• [SOURCE MATERIAL]
### config.mk
export PLATFORM = sky130hd
export DESIGN_NAME = ifu_top
export DESIGN_NICKNAME = d
export VERILOG_FILES = /design/src/ifu_pkg.sv /design/src/ifu_bus_adapter.sv /design/src/ifu_fetch_fifo.sv /design/src/ifu_prefetcher.sv /design/src/ifu_top.sv
export SDC_FILE = /design/constraint.sdc
export NUM_CORES = 1
export LEC_CHECK = 0
export BUFFER_PORTS_ARGS = -buffer_cell sky130_fd_sc_hd__buf_4
export CAP_MARGIN = 5
export CORE_MARGIN = 1.5
export CORE_UTILIZATION = 52
export CTS_BUF_LIST = sky130_fd_sc_hd__clkbuf_4 sky130_fd_sc_hd__clkbuf_8
export DETAILED_ROUTE_END_ITERATION = 6
export GPL_TIMING_DRIVEN = 0
export PLACE_DENSITY = 0.83
export SLEW_MARGIN = 20
export SYNTH_ARGS = -nofsm -noshare
export SYNTH_HDL_FRONTEND = slang
export SYNTH_SLANG_ARGS = --single-unit
### constraint.sdc
create_clock -name clk -period 5.1 [get_ports clk]
set_clock_uncertainty 0.2 [all_clocks]
set_input_delay 0.255 -clock clk [delete_from_list [all_inputs] [get_ports clk]]
set_output_delay 0.255 -clock clk [all_outputs]
set_load 0.02 [all_outputs]
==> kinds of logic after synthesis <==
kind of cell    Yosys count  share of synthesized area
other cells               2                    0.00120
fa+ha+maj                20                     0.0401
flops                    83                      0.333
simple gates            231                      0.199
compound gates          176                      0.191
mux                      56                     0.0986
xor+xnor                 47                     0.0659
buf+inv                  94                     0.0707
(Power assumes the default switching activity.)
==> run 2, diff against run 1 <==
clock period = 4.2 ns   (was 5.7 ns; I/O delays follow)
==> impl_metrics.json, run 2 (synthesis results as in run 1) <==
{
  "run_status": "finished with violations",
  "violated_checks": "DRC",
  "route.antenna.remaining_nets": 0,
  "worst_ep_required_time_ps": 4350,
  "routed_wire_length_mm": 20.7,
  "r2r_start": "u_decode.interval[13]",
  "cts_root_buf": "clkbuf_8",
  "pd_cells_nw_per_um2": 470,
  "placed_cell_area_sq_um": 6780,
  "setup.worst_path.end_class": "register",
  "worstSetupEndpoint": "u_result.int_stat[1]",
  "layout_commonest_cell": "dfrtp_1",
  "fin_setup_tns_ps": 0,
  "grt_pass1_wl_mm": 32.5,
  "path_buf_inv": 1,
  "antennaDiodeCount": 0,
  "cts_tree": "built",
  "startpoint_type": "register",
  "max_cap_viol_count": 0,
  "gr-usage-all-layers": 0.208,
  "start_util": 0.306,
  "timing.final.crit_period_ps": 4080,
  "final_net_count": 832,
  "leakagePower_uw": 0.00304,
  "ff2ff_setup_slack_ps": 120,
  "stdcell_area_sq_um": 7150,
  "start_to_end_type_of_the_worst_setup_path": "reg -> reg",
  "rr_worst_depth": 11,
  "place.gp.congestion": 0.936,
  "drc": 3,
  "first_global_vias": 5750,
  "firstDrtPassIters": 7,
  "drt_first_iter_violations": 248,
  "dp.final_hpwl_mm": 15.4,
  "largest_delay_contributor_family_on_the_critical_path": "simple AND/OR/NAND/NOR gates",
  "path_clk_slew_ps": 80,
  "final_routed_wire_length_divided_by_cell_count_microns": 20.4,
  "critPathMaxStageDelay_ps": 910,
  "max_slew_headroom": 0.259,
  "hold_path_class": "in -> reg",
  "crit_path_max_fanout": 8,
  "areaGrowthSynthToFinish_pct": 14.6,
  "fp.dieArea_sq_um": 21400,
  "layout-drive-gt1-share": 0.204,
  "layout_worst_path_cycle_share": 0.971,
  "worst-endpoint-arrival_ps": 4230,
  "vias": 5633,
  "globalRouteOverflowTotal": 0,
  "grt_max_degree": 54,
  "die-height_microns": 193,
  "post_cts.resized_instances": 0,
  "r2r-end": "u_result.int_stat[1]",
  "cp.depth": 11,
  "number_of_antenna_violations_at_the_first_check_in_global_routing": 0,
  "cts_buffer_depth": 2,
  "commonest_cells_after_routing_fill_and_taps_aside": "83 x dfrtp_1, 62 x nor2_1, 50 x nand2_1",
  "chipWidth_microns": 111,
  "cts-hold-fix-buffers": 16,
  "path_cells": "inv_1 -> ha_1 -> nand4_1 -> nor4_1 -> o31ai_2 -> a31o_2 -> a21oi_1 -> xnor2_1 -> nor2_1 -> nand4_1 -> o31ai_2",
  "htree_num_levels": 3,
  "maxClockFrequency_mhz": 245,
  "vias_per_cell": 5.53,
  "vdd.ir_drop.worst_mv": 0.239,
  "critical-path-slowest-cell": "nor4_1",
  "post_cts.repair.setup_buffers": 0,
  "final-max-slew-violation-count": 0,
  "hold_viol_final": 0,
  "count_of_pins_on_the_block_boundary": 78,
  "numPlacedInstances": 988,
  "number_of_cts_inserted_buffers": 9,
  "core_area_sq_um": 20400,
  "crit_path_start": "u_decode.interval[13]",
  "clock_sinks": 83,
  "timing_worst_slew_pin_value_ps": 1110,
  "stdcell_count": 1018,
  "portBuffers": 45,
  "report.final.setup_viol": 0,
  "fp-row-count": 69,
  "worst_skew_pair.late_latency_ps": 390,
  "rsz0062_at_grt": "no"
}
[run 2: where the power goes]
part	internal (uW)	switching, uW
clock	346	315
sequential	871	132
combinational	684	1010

• [TASK DETAILS] For the string "gates", report how many lines of the records contain it, giving the number only.

• [WRITTEN SOLUTION] 3